Records contained in a dataset:
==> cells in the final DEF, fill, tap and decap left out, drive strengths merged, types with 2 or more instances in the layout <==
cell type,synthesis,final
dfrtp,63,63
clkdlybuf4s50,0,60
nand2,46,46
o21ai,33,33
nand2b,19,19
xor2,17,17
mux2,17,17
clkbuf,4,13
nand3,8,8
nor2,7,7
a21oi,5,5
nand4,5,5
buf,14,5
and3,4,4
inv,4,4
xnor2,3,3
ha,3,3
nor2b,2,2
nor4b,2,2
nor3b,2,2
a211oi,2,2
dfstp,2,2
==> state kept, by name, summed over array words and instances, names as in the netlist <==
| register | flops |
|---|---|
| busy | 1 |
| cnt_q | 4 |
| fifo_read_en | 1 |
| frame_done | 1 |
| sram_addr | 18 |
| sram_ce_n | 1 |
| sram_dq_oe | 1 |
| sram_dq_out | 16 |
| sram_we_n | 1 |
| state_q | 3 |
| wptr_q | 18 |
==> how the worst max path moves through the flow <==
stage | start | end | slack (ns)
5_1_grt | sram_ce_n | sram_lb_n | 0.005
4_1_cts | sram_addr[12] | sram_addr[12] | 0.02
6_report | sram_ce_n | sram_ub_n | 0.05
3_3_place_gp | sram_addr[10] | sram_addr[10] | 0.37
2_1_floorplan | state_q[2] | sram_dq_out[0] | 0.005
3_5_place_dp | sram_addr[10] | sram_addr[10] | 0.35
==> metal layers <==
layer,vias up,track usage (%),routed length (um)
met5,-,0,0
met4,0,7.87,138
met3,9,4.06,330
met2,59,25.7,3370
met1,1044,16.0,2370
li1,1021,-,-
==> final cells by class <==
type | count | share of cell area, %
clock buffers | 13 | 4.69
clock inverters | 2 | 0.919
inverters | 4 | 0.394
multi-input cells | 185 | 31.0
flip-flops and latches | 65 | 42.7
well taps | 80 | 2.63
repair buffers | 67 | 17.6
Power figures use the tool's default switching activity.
[config.mk]
export PLATFORM = sky130hd
export DESIGN_NAME = sdft_sequencer
export DESIGN_NICKNAME = d
export VERILOG_FILES = /design/src/rtl/sdft_pkg.sv /design/src/rtl/sdft_delay_line.sv /design/src/rtl/sdft_sequencer.sv
export SDC_FILE = /design/constraint.sdc
export NUM_CORES = 1
export LEC_CHECK = 0
export ABC_AREA = 1
export CORE_MARGIN = 3
export CORE_UTILIZATION = 62
export CTS_BUF_LIST = sky130_fd_sc_hd__clkbuf_4
export CTS_CLUSTER_DIAMETER = 50
export DETAILED_ROUTE_END_ITERATION = 8
export PLACE_DENSITY = 0.82
export RECOVER_POWER = 50
export SYNTH_ARGS = -nofsm -noshare
export SYNTH_HDL_FRONTEND = slang
export SYNTH_HIERARCHICAL = 1
export SYNTH_SLANG_ARGS = --single-unit
export TNS_END_PERCENT = 10
[constraint.sdc]
create_clock -name i_clk -period 13.27 [get_ports i_clk]
set_input_delay 2.654 -clock i_clk [delete_from_list [all_inputs] [get_ports i_clk]]
set_output_delay 2.654 -clock i_clk [all_outputs]
set_load 0.02 [all_outputs]
[src/rtl/sdft_pkg.sv]
// sdft_pkg: shared state encoding and width helpers for the sliding-DFT sequencer.
package sdft_pkg;

    typedef enum logic [1:0] {IDLE, LOAD, SWEEP, DRAIN} state_t;

    function automatic int bin_width(input int n);
        return (n > 1) ? $clog2(n) : 1;
    endfunction

    function automatic int delta_width(input int data_width);
        return data_width + 1;
    endfunction

endpackage

[src/rtl/sdft_delay_line.sv]
// sdft_delay_line: fixed-depth shift register with async clear, used to delay MAC issue into writeback.
module sdft_delay_line #(
    parameter int DEPTH = 2,
    parameter int WIDTH = 1
) (
    input  logic             i_clk,
    input  logic             i_reset,
    input  logic [WIDTH-1:0] i_d,
    output logic [WIDTH-1:0] o_q
);

    logic [WIDTH-1:0] r_pipe [DEPTH];

    always_ff @(posedge i_clk or posedge i_reset) begin
        if (i_reset) begin
            for (int k = 0; k < DEPTH; k++) r_pipe[k] <= '0;
        end else begin
            r_pipe[0] <= i_d;
            for (int k = 1; k < DEPTH; k++) r_pipe[k] <= r_pipe[k-1];
        end
    end

    assign o_q = r_pipe[DEPTH-1];

endmodule

[src/rtl/sdft_sequencer.sv]
// sdft_sequencer: per-frame sample intake, comb delta, single-MAC bin sweep and bin-bank port arbitration.
module sdft_sequencer
    import sdft_pkg::*;
#(
    parameter int data_width   = 8,
    parameter int freq_bins    = 16,
    parameter int pipe_latency = 2,
    localparam int BW = bin_width(freq_bins),
    localparam int DW = delta_width(data_width)
) (
    input  logic                         i_clk,
    input  logic                         i_reset,
    input  logic                         i_sample_valid,
    input  logic signed [data_width-1:0] i_sample,
    output logic                         o_sample_ready,
    output logic signed [DW-1:0]         o_delta,
    output logic [BW-1:0]                o_bin_addr,
    output logic                         o_mac_en,
    output logic                         o_wb_en,
    output logic [BW-1:0]                o_wb_addr,
    input  logic                         i_rd_req,
    output logic                         o_rd_grant,
    output logic                         o_busy,
    output logic                         o_frame_done
);

    localparam int CW = $clog2(freq_bins + pipe_latency + 1);

    state_t                       r_state, w_next;
    logic [CW-1:0]                r_cnt;
    logic                         r_live, r_done, r_fair;
    logic [BW-1:0]                r_wptr;
    logic signed [data_width-1:0] r_hist [freq_bins];
    logic signed [DW-1:0]         r_delta;
    logic                         w_idle, w_accept;
    logic [BW:0]                  w_wb;

    // r_live keeps the handshake outputs low until the first clock after reset
    assign w_idle         = r_live && r_state == IDLE;
    assign o_sample_ready = w_idle && !(i_rd_req && r_fair);
    assign o_rd_grant     = w_idle && i_rd_req && (r_fair || !i_sample_valid);
    assign w_accept       = i_sample_valid && o_sample_ready;

    always_ff @(posedge i_clk or posedge i_reset) begin
        if (i_reset) begin
            r_state <= IDLE;
            r_cnt   <= '0;
            r_live  <= 1'b0;
            r_done  <= 1'b0;
        end else begin
            r_state <= w_next;
            r_cnt   <= (w_next != r_state || r_state == IDLE) ? '0 : r_cnt + CW'(1);
            r_live  <= 1'b1;
            r_done  <= r_state == DRAIN && w_next == IDLE;
        end
    end

    always_comb begin
        w_next = (r_state == IDLE)  ? (w_accept ? LOAD : IDLE) :
                 (r_state == LOAD)  ? SWEEP :
                 (r_state == SWEEP) ? ((r_cnt == CW'(freq_bins - 1)) ? DRAIN : SWEEP) :
                                      ((r_cnt == CW'(pipe_latency - 1)) ? IDLE : DRAIN);
    end

    always_comb begin
        o_busy     = r_state != IDLE;
        o_mac_en   = r_state == SWEEP;
        o_bin_addr = (r_state == SWEEP) ? r_cnt[BW-1:0] : '0;
    end

    // Sample, delta and history are all captured on the accepting edge so the input may change in LOAD
    always_ff @(posedge i_clk or posedge i_reset) begin
        if (i_reset) begin
            for (int k = 0; k < freq_bins; k++) r_hist[k] <= '0;
            r_wptr  <= '0;
            r_delta <= '0;
            r_fair  <= 1'b0;
        end else begin
            if (w_accept) begin
                r_hist[r_wptr] <= i_sample;
                r_wptr         <= r_wptr + BW'(1);
                r_delta        <= $signed({i_sample[data_width-1], i_sample})
                                - $signed({r_hist[r_wptr][data_width-1], r_hist[r_wptr]});
            end
            if (w_accept)
                r_fair <= 1'b1;
            else if (o_rd_grant)
                r_fair <= 1'b0;
        end
    end

    sdft_delay_line #(.DEPTH(pipe_latency), .WIDTH(BW + 1)) u_wb_delay (
        .i_clk   (i_clk),
        .i_reset (i_reset),
        .i_d     ({o_mac_en, o_bin_addr}),
        .o_q     (w_wb)
    );

    assign o_wb_en      = w_wb[BW];
    assign o_wb_addr    = w_wb[BW-1:0];
    assign o_delta      = r_delta;
    assign o_frame_done = r_done;

endmodule

==> flow_summary.yaml, run 1 <==
clock_network:
  cts_tree: "done"
  cts-root-buf: "clkbuf_4"
  ctsLongestPathBuffers: 2
  clk_latency_ns: 0.56
  cts_buffers: 17
  hold_buffers: 0
  cts_setup_buffers: 0
  path_clk_slew_ns: 0.12
  cts-resized-gates: 0
  cts.sinks: 161
  cts_max_level: 4
final_layout:
  drive_gt1_share_pct: 3.27
  syn_to_final_growth_pct: 6.29
  finalNetCount: 938
  final_util_pct: 68.2
  finalNonFillerCells: 1061
  diodes: 0
  final_common_cell: "nand2_1"
  layout_common_cells: "nand2_1, o21ai_0, dfrtp_1"
setup_path:
  cp.required_ns: 12.71
  crit_type: "in -> async"
  crit_arrival_ns: 8.02
  cpPeakStageDelay_ns: 2.98
  cp_cell_sequence: "dlygate4sd3_1, clkinvlp_2, clkbuf_1"
  critPathTopFamily: "buffers and inverters"
  critPathLaunchType: "input pin"
  worstPathMaxFanout: 81
  crit_slowest_cell: "clkbuf_1"
  crit_path_end_kind: "asynchronous set/reset pin"
  cp_num_buf_inv: 3
global_route:
  grt_pass1_wl_mm: 28.3
  grt_use_total_pct: 27.2
  overflow: 0
  grt_max_degree: 82
  first_global_vias: 5927
  antenna_found_initial: 0
floorplanning:
  core_sq_um: 11600
  die-area_sq_um: 13300
  initial_core_util_pct: 64.2
  rows: 39
  dieWidth_microns: 115
  ios: 35
  die_h_microns: 115
pwr:
  peakVddDrop_v: 0.000153
  power_leakage_nw: 3.79
  p_per_area_nw_per_um2: 208
drt:
  via_count: 6115
  vias_per_cell: 5.76
  remaining_drc_errors: 0
  wirelength_mm: 17.0
  drtPass1Iterations: 6
  wire_per_inst_microns: 16.1
  drtIter0Drc: 857
  ant_nets: 0
placement:
  hpwlAfterDp_mm: 10.8
  placedCellCount: 1034
  dp_slack_ns: 6.62
  port_buffers: 34
  globalplace.congestion: 0.857
synthesis:
  ys_warn_count: 6
  synthesis.area_sq_um: 7420
  synth_cells: 909
  ys_seq_area_share_pct: 54.3
  syn_area_per_cell_sq_um: 8.17
  syn_nets: 937
  synth-seq-cells: 161
  synth.distinct_cells: 27
sta:
  period_share_pct: 64.7
  hold_viol: 0
  slew_headroom_pct: -172
  setup_slack_ns: 4.69
  setup_violations: 0
  tightest_slew_ns: 4.08
  period_minus_slack_ns: 8.58
  drv_slew: 154
  fin_setup_tns_ns: 0
  grt_setup_unrepaired: "no"
  clock_skew_ns: 0.0189
  fmax_ghz: 0.117
run:
  drv_cap: 2
hold_path:
  hold_path_class: "reg -> reg"
status:
  violations: "capacitance limit, slew limit"
  status: "finished with violations"
path summary, 6_finish.rpt:
kind                                       from                 to  slack, ns  cells past startpoint
hold reg to reg            u_wb_delay/r_pipe[9]  u_wb_delay/o_q[4]       0.35                      0
setup / recovery                        i_reset          r_wptr[0]       4.69                      3
min in group asynchronous               i_reset  u_wb_delay/o_q[4]       2.54                      2
hold / removal             u_wb_delay/r_pipe[9]  u_wb_delay/o_q[4]       0.35                      0
setup reg to reg                      r_wptr[0]         o_delta[8]       9.37                     17
max in group i_clk                     i_rd_req         o_rd_grant       6.55                      4
cells in the mapped netlist:
cell      number  area (sq um)
xnor2_1        1          8.76
a21oi_1        8          40.0
or2_2          1          6.26
o211ai_1       1          7.51
nand3b_1       4          30.0
buf_2          6          30.0
nand2_1      243           912
ha_1          15           188
and3_1         2          12.5
xor2_1         4          35.0
nor2_4         1          11.3
nand4_4        1          21.3
buf_1          5          18.8
nor2_2         4          25.0
conb_1         1          3.75
dfrtp_1      161          4030
o22ai_1        6          37.5
o21ai_0      207          1040
nand3_1       12          60.1
buf_4          5          37.5
nor2_1       116           435
nand4_1        3          18.8
inv_1         46           173
fa_1           1          20.0
o31ai_1        1          7.51
clkbuf_1      40           150
o21ai_1       14          70.1
logic make-up after synthesis:
logic type / share of synthesized area, %
flops: 54.3
xor+xnor: 0.590
fa+ha+maj: 2.80
other cells: 0.0505
compound gates: 16.1
simple gates: 20.6
buf+inv: 5.51
area by class of cell:
type / instances / area, sq um
inverter: 46 / 174
multi-input combinational: 646 / 2960
sequential: 161 / 4030
clock inverter: 5 / 20.0
fill: 906 / 3670
tap: 143 / 179
timing repair buffer: 38 / 367
clock buffer: 22 / 165
flip-flops by register name, indices dropped and copies added, names as in the netlist, 2 cells and up:
| name | cells |
|---|---|
| r_hist | 128 |
| o_delta | 9 |
| r_cnt | 5 |
| u_wb_delay/o_q | 5 |
| u_wb_delay/r_pipe | 5 |
| r_wptr | 4 |
| r_state | 2 |
where the power goes:
part	switching, mW	internal, mW
sequential	0.0618	0.605
clock	0.150	0.0766
combinational	0.482	0.265
total	0.694	0.947
stage by stage:
step / cell area, sq um / hold WS (ns) / total power [mW]
CTS: 7930 / 0.360 / 1.64
finish: 7890 / 0.355 / 1.64
detailed placement: 7740 / 0.336 / 1.42
floorplan: 7420 / 0.331 / 1.21
global placement: 7740 / 0.332 / 1.38
global route: 7890 / 0.364 / 1.78
layer usage:
metal	GRT usage, %	wire [microns]
met1	36.7	7400
met2	42.4	8060
met3	5.54	1050
met4	13.5	534
met5	0	0
Note: power is estimated with default switching activity, not from simulation.
==> inputs of run 2 (changes only) <==
- CORE_UTILIZATION: 62 -> 56
- PLACE_DENSITY: 0.82 -> 0.78
- clock period: 13.27 -> 6.9 ns (I/O delays scaled with it)
==> flow_summary.yaml, run 2 (same netlist as run 1, synthesis figures left out) <==
status:
  status: "finished with violations"
  violations: "capacitance limit, slew limit"
final_layout:
  regMostFlops: "r_hist"
  finalNetCount: 937
  final_common_cell: "nand2_1"
  largest_reg_flops: 128
  drive_gt1_share_pct: 4.56
  syn_to_final_growth_pct: 9.18
  final_util_pct: 63.5
  diodes: 0
  finalNonFillerCells: 1094
  finalInstanceArea_sq_um: 8110
  layout_common_cells: "nand2_1, o21ai_0, dfrtp_1"
  fillers: 1101
sta:
  period_share_pct: 63.2
  period_minus_slack_ns: 4.36
  tightest_slew_ns: 2.41
  grt_setup_unrepaired: "no"
  fin_setup_tns_ns: 0
  setup_violations: 0
  drv_slew: 47
  clock_skew_ns: 0.0226
  slew_headroom_pct: -60.8
  setup_slack_ns: 2.54
  fmax_ghz: 0.229
  hold_viol: 0
  holdWs_ns: 0.364
clock_network:
  cts_max_level: 4
  clk_latency_ns: 0.59
  cts-root-buf: "clkbuf_4"
  cts-resized-gates: 0
  cts_tree: "done"
  cts_setup_buffers: 0
  path_clk_slew_ns: 0.12
  cts.sinks: 161
  cts_buffers: 17
  hold_buffers: 0
  ctsLongestPathBuffers: 2
floorplanning:
  die-area_sq_um: 14700
  ios: 35
  core_sq_um: 12800
  dieWidth_microns: 121
  initial_core_util_pct: 58.1
  die_h_microns: 121
  rows: 41
hold_path:
  min_from: "u_wb_delay/r_pipe[8]"
  hold_end: "u_wb_delay/o_q[3]"
  min_path_cells: 0
  hold_path_class: "reg -> reg"
drt:
  drtPass1Iterations: 5
  remaining_drc_errors: 0
  via_count: 5956
  wire_per_inst_microns: 15.5
  wirelength_mm: 16.9
  wl_met1_mm: 7.61
  vias_per_cell: 5.44
  top_layer: "met4"
  met3WireLength_microns: 861
  drtIter0Drc: 490
  wl_met2_mm: 8.10
  ant_nets: 0
pwr:
  power_leakage_nw: 3.85
  power.total_mw: 3.37
  peakVddDrop_v: 0.000225
  p_per_area_nw_per_um2: 416
placement:
  hpwlAfterDp_mm: 10.4
  place_area_sq_um: 7770
  globalplace.congestion: 0.865
  dp_slack_ns: 2.77
  port_buffers: 34
  placedCellCount: 1062
setup_path:
  critPathLaunchType: "input pin"
  reg2reg_to: "o_delta[8]"
  crit_type: "in -> async"
  crit_arrival_ns: 4.57
  cp.required_ns: 7.11
  worstPathMaxFanout: 106
  r2r_slack_ns: 3.29
  crit_path_end_kind: "asynchronous set/reset pin"
  r2r-start: "r_wptr[0]"
  reg2reg_depth: 16
global_route:
  grt_max_degree: 107
  grt_use_total_pct: 24.5
  first_global_vias: 5654
  antenna_found_initial: 0
  grt_pass1_wl_mm: 28.1
  overflow: 0
run:
  drv_cap: 1
-- run 2: cell count changes in the layout (fill, tap and decap cells not counted), moves of 5 or more --
| cell | change |
|---|---|
| o21ai_1 | +8 |
| bufinv_16 | +5 |
| o21ai_0 | -8 |
| clkbuf_4 | -5 |
-- run 2: worst max-delay path by stage --
stage	from	endpoint	slack, ns	cells past startpoint
after CTS	i_rd_req	o_rd_grant	2.77	4
after global routing	i_reset	r_hist[5]	2.02	3
after floorplan	i_reset	o_delta[0]	1.46	1
final	i_reset	r_hist[5]	2.54	3
after global placement	i_rd_req	o_rd_grant	2.80	4
after detailed placement	i_rd_req	o_rd_grant	2.77	4
-- run 2: critical path, stage by stage --
cell and delay [ns]:
dlygate4sd3_1 0.60, inv_6 0.61, clkbuf_1 1.79
-- run 2: layer usage --
metal | up-vias | track usage, %
met4 | 0 | 8.89
met5 | - | 0
li1 | 2942 | -
met3 | 30 | 5.73
met2 | 157 | 39.2
met1 | 2827 | 33.0
-- run 2: area by class of cell --
class	instances	area (sq um)	area share (%)
Clock buffer	17	128	1.57
Clock inverter	15	233	2.87
Inverter	46	178	2.19
Multi-Input combinational cell	646	2960	36.6
Sequential cell	161	4030	49.7
Tap cell	172	215	2.65
Timing Repair Buffer	37	359	4.43
-- run 2: report_power, final --
| group | leakage, nW | internal (mW) | switching [mW] |
|---|---|---|---|
| logic | 1.50 | 0.515 | 0.882 |
| registers | 2.18 | 1.16 | 0.132 |
| clock network | 0.175 | 0.328 | 0.355 |
| total | 3.85 | 2.00 | 1.37 |
==> inputs of run 3 (changes only) <==
- CORE_UTILIZATION: 56 -> 62
- PLACE_DENSITY: 0.78 -> 0.82
- clock period: 6.9 -> 4.4 ns (I/O delays scaled with it)
==> flow_summary.yaml, run 3 (same netlist as run 1, synthesis figures left out) <==
status:
  status: "finished with violations"
  violations: "capacitance limit, slew limit"
global_route:
  grt_use_total_pct: 27.6
  grt_max_degree: 152
  first_global_vias: 5875
  antenna_found_initial: 0
  overflow: 0
  grt_pass1_wl_mm: 28.6
final_layout:
  layout_common_cells: "nand2_1, o21ai_0, dfrtp_1"
  regMostFlops: "r_hist"
  diodes: 0
  finalNetCount: 940
  drive_gt1_share_pct: 4.54
  multiInputGateArea_sq_um: 2970
  syn_to_final_growth_pct: 7.80
  final_util_pct: 69.2
  fillers: 932
  seqCellArea_sq_um: 4030
  final_common_cell: "nand2_1"
  largest_reg_flops: 128
sta:
  drv_slew: 152
  fmax_ghz: 0.303
  setup_violations: 0
  hold_viol: 0
  holdWs_ns: 0.358
  period_share_pct: 75.0
  grt_setup_unrepaired: "no"
  clock_skew_ns: 0.0180
  tightest_slew_ns: 2.01
  slew_headroom_pct: -33.8
  fin_setup_tns_ns: 0
  period_minus_slack_ns: 3.30
setup_path:
  crit_arrival_ns: 3.72
  r2r_slack_ns: 1.19
  reg2reg_to: "o_delta[8]"
  crit_type: "in -> reg"
  cp.required_ns: 4.82
  reg2reg_depth: 16
  crit_path_end_kind: "flip-flop"
  critPathLaunchType: "input pin"
  r2r-start: "r_wptr[0]"
  worstPathMaxFanout: 23
drt:
  wire_per_inst_microns: 16.2
  remaining_drc_errors: 0
  drtIter0Drc: 695
  wirelength_mm: 17.3
  vias_per_cell: 5.80
  ant_nets: 0
  via_count: 6197
  drtPass1Iterations: 6
floorplanning:
  rows: 39
  die_h_microns: 115
  ios: 35
  die-area_sq_um: 13300
  dieWidth_microns: 115
  core_sq_um: 11600
  initial_core_util_pct: 64.2
clock_network:
  cts_buffers: 17
  cts_setup_buffers: 0
  ctsLongestPathBuffers: 2
  cts.sinks: 161
  cts_max_level: 4
  hold_buffers: 0
  path_clk_slew_ns: 0.12
  cts-resized-gates: 0
  clk_latency_ns: 0.57
  cts_tree: "done"
  cts-root-buf: "clkbuf_4"
hold_path:
  min_path_cells: 0
  hold_end: "u_wb_delay/o_q[0]"
  min_from: "u_wb_delay/r_pipe[5]"
  hold_path_class: "reg -> reg"
placement:
  hpwlAfterDp_mm: 11.1
  globalplace.congestion: 0.862
  port_buffers: 34
pwr:
  peakVddDrop_v: 0.000544
  power_leakage_nw: 3.84
  power.total_mw: 5.12
  p_per_area_nw_per_um2: 640
run:
  drv_cap: 1
[run 3: report_power, final]
group / internal [mW] / switching, mW / total [mW]
logic: 0.815 / 1.37 / 2.19
registers: 1.82 / 0.272 / 2.09
clock network: 0.339 / 0.502 / 0.841
total: 2.98 / 2.15 / 5.12
[run 3: worst max-delay path, cell delays in order]
cell           delay [ns]
dlygate4sd3_1        0.55
nand2_1              0.09
nand4_1              0.89
nor2_2               0.58
nand2_1              0.43
nand2_1              0.18
o21ai_0              0.10
[run 3: cell type report]
class | instances | share of cell area [%]
Clock buffer | 19 | 1.78
Clock inverter | 13 | 1.49
Inverter | 46 | 2.20
Multi-Input combinational cell | 646 | 37.1
Sequential cell | 161 | 50.4
Tap cell | 143 | 2.24
Timing Repair Buffer | 40 | 4.81
[run 3: worst max path at each step]
stage                      end      from  depth (start not counted)  slack, ns
floorplan           o_delta[0]   i_reset                          1       1.62
CTS                 o_rd_grant  i_rd_req                          4       1.23
global route        r_hist[60]  i_rd_req                          7       0.91
detailed placement  o_rd_grant  i_rd_req                          4       1.23
finish              r_hist[61]  i_rd_req                          7       1.10
global placement    o_rd_grant  i_rd_req                          4       1.29
[run 3: routing by layer]
metal	share of wire, %	vias up	wire, microns	global-route usage [%]
met2	50	203	8640	45.3
met4	1.8	0	317	10.4
met3	5.6	28	963	5.95
li1	-	2939	-	-
met5	0	-	0	0
met1	43	3027	7340	36.3
[run 3: stage by stage]
step	instances	cell area, sq um	worst slack [ns]
after floorplan	909	7430	1.62
after global placement	1036	7770	1.29
after detailed placement	1036	7770	1.23
after CTS	1068	8030	1.23
after global routing	1068	8000	0.909
final	1068	8000	1.10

What the exercise asks: Considering only lines of the records that hold the string "internal", state how many there are and nothing else.

Response to this task: 3